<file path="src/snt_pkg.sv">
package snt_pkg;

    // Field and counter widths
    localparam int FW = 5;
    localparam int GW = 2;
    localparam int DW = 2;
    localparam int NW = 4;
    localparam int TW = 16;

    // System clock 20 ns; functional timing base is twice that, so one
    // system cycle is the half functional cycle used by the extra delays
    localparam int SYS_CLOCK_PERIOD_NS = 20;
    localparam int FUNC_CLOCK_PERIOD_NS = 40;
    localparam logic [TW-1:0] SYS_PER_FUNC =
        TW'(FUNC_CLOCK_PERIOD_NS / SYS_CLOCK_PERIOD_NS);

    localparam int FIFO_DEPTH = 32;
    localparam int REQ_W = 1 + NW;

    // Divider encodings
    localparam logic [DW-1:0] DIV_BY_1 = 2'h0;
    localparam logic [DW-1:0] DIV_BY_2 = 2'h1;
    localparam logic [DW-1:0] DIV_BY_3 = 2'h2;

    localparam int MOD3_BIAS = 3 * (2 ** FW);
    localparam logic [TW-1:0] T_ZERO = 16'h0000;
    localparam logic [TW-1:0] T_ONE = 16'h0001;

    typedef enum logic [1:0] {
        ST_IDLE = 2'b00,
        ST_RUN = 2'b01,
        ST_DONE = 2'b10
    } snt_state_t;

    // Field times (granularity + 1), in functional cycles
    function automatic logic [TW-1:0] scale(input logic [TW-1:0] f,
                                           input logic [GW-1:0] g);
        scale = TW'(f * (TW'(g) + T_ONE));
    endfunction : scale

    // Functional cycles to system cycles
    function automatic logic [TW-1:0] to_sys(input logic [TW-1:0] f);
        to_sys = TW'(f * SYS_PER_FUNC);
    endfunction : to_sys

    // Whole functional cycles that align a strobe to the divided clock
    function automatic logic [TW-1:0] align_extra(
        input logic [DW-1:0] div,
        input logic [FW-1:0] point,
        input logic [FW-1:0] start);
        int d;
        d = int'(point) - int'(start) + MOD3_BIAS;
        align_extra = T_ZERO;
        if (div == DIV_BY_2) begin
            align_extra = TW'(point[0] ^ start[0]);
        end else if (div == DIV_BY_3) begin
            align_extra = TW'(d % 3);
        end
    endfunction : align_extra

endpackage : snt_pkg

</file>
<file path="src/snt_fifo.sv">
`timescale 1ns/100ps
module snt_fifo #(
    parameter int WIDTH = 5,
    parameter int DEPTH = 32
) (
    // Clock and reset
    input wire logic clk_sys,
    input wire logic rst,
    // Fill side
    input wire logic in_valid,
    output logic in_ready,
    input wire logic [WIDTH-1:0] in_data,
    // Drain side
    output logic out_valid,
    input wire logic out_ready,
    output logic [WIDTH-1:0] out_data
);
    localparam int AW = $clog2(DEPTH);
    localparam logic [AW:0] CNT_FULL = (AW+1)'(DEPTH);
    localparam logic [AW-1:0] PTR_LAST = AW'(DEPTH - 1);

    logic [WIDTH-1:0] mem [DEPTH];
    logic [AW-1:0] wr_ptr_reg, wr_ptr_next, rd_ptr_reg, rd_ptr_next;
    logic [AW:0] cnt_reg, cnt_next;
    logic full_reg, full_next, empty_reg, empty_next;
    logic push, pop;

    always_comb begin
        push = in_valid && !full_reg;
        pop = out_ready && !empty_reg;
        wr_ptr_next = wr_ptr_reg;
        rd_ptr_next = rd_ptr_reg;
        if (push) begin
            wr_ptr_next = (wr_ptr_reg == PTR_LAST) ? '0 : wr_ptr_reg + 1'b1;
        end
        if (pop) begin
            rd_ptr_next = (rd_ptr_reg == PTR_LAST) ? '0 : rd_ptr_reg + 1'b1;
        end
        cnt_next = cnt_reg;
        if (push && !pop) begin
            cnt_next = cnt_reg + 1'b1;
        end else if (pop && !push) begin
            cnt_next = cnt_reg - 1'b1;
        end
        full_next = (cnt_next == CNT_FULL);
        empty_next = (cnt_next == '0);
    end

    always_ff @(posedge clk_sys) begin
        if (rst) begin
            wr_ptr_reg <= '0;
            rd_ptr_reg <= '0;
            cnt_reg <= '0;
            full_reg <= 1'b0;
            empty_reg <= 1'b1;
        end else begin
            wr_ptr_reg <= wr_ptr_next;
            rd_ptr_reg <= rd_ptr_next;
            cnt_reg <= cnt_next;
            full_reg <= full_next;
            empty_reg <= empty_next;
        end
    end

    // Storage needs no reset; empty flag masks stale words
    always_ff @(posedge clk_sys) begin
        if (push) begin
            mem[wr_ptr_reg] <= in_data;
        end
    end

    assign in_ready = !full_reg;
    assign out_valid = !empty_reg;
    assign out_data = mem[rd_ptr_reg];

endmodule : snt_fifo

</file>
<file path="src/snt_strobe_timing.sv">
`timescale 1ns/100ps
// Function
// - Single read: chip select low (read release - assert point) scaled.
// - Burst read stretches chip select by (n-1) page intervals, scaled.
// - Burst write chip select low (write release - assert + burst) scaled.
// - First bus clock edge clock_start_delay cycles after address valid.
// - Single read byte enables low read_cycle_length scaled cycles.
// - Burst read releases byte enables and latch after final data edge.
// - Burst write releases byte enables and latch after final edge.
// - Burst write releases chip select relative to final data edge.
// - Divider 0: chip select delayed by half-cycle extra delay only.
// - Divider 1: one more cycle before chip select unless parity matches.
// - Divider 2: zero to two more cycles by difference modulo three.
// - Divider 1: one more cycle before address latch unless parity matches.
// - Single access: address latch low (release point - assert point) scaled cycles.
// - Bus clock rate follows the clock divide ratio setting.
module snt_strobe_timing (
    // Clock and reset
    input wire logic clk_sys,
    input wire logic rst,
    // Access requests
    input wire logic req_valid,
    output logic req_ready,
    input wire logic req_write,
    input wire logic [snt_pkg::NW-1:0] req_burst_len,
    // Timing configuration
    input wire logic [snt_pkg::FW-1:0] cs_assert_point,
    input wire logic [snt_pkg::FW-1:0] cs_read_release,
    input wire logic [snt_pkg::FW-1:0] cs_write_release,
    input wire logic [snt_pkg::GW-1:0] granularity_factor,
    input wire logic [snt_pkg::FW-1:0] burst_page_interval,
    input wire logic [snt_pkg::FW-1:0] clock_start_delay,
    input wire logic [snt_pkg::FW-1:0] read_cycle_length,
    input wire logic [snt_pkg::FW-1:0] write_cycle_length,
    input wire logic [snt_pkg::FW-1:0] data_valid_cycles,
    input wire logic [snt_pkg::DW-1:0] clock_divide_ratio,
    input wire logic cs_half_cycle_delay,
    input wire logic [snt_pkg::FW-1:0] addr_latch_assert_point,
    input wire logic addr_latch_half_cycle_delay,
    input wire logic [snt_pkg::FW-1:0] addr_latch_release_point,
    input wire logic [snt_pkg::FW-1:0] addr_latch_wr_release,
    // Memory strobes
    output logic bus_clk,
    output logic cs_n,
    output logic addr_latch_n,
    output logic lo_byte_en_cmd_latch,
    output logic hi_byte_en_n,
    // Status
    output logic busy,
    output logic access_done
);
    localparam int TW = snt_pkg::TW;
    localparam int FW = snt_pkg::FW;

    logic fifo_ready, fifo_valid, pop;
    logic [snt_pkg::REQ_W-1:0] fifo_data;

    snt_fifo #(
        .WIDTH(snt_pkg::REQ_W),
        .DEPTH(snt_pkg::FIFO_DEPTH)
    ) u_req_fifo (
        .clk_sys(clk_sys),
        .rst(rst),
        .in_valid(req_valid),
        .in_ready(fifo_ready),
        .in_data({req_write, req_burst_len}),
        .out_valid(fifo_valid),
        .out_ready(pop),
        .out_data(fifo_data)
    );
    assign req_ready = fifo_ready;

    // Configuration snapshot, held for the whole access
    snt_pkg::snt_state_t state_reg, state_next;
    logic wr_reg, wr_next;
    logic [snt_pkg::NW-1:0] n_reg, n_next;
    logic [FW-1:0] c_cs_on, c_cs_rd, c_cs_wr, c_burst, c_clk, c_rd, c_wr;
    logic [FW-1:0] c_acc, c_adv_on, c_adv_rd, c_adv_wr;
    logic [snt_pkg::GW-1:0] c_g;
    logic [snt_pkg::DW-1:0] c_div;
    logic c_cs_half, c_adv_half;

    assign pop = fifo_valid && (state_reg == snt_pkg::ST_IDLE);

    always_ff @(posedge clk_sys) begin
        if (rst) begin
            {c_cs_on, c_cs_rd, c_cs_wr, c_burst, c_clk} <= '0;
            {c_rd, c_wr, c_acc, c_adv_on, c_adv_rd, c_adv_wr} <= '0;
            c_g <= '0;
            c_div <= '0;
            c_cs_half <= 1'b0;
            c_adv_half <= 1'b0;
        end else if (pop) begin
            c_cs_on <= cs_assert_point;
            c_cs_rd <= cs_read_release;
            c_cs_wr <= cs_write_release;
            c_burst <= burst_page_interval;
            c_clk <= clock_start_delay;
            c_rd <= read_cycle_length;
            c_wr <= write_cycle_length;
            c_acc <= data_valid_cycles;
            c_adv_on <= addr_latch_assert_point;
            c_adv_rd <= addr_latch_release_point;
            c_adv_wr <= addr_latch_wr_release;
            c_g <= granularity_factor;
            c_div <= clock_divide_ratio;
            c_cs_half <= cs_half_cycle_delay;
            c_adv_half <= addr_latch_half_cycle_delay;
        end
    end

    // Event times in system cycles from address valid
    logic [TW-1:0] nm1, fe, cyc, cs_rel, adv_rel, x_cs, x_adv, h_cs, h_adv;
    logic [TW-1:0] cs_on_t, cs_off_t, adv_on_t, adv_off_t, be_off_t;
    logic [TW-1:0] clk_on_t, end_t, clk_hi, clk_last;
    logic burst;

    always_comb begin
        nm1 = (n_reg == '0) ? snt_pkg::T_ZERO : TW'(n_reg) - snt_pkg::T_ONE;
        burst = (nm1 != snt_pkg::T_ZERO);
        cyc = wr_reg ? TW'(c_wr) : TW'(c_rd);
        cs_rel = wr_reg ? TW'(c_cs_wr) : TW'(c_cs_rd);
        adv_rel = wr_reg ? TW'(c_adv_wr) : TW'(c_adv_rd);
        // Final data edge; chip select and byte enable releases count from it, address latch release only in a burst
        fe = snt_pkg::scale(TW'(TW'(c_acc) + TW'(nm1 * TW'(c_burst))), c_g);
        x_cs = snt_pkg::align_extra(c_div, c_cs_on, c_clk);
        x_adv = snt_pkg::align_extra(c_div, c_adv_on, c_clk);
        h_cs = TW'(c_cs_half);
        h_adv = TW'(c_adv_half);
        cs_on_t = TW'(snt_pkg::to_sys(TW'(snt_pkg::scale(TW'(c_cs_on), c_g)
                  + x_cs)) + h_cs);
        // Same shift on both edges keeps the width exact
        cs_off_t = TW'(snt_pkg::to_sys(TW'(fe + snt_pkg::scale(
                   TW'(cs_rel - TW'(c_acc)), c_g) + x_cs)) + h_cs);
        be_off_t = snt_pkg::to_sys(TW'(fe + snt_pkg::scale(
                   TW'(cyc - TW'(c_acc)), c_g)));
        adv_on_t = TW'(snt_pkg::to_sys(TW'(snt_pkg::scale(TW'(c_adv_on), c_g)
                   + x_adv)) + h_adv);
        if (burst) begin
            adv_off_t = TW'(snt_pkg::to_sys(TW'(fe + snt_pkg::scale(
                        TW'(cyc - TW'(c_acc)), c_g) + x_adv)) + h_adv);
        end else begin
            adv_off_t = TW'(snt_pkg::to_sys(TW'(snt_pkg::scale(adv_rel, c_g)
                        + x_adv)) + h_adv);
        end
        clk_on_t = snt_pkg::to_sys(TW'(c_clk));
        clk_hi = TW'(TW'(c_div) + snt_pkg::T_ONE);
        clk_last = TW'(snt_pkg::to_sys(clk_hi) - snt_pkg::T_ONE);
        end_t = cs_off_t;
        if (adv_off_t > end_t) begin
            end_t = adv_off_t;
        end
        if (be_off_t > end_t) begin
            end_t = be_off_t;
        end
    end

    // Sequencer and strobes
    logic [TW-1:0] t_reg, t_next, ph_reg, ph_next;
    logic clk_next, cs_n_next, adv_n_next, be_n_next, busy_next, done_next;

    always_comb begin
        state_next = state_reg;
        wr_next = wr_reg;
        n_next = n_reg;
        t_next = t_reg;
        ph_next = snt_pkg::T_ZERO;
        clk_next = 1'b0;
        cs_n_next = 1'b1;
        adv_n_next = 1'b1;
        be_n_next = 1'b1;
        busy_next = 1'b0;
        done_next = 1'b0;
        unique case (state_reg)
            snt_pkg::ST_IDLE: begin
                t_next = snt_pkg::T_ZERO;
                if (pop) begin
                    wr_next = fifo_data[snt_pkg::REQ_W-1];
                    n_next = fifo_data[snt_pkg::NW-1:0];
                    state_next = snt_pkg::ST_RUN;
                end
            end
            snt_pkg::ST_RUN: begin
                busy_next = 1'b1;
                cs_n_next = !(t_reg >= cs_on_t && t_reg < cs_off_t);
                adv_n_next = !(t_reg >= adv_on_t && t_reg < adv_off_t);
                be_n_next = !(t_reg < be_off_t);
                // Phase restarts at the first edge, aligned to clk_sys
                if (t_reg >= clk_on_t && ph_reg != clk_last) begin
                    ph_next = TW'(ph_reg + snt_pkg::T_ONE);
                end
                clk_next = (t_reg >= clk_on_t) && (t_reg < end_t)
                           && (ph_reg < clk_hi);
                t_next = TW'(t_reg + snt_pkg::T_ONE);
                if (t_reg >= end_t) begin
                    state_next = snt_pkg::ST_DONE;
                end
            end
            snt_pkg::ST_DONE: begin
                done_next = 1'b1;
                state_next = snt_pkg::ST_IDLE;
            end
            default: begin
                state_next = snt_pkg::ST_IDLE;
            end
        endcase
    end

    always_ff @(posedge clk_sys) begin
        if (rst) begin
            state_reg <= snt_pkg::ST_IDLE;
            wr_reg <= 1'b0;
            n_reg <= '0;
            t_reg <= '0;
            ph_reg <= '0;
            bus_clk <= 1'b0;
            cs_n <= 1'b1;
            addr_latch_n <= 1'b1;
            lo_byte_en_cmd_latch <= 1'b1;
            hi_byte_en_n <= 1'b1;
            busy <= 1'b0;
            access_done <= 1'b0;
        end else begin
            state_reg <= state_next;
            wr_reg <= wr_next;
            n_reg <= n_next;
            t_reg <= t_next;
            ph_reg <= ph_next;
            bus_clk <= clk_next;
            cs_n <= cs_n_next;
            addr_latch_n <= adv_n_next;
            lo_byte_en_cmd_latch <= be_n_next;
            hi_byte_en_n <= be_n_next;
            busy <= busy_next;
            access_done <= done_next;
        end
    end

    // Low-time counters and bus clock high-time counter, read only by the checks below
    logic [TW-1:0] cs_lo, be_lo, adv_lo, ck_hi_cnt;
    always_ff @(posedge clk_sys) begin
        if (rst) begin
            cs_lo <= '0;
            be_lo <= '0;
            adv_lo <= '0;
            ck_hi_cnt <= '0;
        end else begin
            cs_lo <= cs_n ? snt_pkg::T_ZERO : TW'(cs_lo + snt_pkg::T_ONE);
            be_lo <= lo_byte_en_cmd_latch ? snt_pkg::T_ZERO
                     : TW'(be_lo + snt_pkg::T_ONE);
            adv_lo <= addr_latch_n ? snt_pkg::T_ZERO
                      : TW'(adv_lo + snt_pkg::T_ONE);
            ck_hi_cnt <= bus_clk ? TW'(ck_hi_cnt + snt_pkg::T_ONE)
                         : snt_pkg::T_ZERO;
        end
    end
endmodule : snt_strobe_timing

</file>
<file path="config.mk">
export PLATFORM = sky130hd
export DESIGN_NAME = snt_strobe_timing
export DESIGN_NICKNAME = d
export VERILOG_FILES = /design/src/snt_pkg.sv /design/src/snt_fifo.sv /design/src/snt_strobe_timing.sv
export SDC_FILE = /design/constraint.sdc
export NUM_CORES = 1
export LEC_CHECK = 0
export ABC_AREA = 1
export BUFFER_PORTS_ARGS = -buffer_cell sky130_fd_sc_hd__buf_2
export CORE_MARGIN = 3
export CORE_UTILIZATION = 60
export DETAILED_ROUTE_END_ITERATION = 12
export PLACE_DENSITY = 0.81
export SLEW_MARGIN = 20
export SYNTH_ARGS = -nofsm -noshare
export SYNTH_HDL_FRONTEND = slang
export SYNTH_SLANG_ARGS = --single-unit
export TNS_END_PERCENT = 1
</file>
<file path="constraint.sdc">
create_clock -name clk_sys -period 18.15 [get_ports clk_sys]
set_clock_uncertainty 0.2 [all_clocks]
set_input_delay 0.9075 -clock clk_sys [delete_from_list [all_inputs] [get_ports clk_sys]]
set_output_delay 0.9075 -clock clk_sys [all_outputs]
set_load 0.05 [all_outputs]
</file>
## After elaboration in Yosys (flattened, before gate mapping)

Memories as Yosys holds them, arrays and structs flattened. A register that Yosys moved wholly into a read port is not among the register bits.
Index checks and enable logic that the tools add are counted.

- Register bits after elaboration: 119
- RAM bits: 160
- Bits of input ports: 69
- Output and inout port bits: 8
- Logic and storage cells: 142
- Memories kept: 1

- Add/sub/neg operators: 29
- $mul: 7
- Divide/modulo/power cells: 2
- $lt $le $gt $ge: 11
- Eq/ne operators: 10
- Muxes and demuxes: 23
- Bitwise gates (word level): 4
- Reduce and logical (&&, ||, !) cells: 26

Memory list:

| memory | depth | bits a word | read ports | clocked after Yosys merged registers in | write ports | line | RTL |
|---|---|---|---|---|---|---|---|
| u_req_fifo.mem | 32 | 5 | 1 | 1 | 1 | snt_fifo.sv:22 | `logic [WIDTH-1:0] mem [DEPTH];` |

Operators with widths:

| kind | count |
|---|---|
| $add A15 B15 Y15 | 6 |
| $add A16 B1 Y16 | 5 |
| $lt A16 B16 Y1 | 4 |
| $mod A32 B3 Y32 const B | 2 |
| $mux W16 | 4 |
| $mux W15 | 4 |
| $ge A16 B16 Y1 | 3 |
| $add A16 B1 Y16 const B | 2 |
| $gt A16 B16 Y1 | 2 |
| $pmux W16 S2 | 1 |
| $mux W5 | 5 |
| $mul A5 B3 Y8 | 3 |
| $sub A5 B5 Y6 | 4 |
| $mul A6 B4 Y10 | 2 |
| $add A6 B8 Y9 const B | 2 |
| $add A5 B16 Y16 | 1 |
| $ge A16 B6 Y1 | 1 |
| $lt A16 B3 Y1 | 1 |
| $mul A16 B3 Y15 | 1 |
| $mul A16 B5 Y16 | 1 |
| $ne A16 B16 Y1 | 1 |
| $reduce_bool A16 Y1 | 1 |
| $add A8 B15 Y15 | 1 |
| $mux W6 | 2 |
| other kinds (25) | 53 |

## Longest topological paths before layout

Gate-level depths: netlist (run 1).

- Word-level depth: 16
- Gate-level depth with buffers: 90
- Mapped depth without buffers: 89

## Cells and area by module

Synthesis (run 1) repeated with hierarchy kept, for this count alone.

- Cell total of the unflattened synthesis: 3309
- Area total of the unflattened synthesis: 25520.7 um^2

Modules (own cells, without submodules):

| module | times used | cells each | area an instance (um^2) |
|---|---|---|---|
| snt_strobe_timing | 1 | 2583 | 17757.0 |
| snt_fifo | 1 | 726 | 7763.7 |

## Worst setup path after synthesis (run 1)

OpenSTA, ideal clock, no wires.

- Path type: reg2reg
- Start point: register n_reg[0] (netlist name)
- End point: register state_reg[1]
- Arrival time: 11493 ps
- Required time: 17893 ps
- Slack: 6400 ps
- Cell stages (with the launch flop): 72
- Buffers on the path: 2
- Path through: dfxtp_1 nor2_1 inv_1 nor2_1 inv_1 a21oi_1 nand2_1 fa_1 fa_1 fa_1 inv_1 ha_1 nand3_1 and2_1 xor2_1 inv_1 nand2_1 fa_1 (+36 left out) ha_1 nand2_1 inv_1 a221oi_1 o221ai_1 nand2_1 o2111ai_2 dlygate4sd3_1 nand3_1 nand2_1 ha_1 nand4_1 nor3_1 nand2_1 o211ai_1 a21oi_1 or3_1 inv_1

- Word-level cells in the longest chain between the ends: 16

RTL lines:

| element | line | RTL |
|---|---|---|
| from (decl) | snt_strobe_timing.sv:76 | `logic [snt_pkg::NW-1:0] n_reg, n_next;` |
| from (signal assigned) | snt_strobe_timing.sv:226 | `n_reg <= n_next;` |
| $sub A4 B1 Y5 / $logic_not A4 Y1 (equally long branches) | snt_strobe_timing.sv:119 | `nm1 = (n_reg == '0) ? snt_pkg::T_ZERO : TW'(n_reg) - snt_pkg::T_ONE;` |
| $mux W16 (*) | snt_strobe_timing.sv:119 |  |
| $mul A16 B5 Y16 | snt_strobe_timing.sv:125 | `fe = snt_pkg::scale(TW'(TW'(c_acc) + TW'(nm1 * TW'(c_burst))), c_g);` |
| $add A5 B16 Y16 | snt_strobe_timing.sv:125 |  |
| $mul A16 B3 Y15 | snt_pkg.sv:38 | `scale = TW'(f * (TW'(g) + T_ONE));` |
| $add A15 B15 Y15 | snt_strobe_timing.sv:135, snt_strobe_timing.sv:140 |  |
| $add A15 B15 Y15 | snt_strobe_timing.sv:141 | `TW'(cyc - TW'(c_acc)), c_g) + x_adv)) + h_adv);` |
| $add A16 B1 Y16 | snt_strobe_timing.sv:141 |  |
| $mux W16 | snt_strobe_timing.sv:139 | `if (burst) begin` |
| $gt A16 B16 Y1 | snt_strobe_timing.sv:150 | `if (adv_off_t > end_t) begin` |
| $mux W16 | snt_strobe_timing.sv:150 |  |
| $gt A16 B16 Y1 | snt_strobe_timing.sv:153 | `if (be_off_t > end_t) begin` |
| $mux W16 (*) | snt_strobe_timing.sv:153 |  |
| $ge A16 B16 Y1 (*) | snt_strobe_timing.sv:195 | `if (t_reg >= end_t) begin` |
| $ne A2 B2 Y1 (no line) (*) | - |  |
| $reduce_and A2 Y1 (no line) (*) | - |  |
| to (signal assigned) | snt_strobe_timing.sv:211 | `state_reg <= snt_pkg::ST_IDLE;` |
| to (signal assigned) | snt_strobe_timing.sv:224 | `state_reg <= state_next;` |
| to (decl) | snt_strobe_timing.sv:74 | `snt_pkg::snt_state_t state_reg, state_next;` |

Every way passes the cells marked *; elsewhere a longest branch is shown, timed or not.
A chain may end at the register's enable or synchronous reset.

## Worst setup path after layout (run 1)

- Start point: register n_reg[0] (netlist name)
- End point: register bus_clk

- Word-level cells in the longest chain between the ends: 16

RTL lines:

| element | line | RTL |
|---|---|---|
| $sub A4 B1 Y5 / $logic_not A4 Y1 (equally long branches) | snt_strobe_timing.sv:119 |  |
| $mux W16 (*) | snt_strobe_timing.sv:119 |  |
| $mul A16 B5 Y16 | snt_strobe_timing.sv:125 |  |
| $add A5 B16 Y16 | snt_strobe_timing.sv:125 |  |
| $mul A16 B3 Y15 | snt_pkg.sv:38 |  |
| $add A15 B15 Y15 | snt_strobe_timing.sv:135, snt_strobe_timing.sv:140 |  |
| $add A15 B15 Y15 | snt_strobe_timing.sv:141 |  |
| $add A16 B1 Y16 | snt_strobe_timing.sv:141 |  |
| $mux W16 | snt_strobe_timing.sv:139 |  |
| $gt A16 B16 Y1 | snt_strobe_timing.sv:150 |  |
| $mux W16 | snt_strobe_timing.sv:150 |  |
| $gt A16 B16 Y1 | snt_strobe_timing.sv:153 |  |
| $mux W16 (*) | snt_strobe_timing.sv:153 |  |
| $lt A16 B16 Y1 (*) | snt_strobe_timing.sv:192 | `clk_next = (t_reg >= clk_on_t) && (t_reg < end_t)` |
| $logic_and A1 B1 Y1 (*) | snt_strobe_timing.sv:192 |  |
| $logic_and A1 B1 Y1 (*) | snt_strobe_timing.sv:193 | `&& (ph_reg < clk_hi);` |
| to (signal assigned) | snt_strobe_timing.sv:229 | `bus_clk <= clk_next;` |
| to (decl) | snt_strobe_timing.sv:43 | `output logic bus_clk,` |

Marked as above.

........

* **Task statement**
How many lines of the listing include the string "counter"? Respond with the number only.

* **Answer to the exercise**
2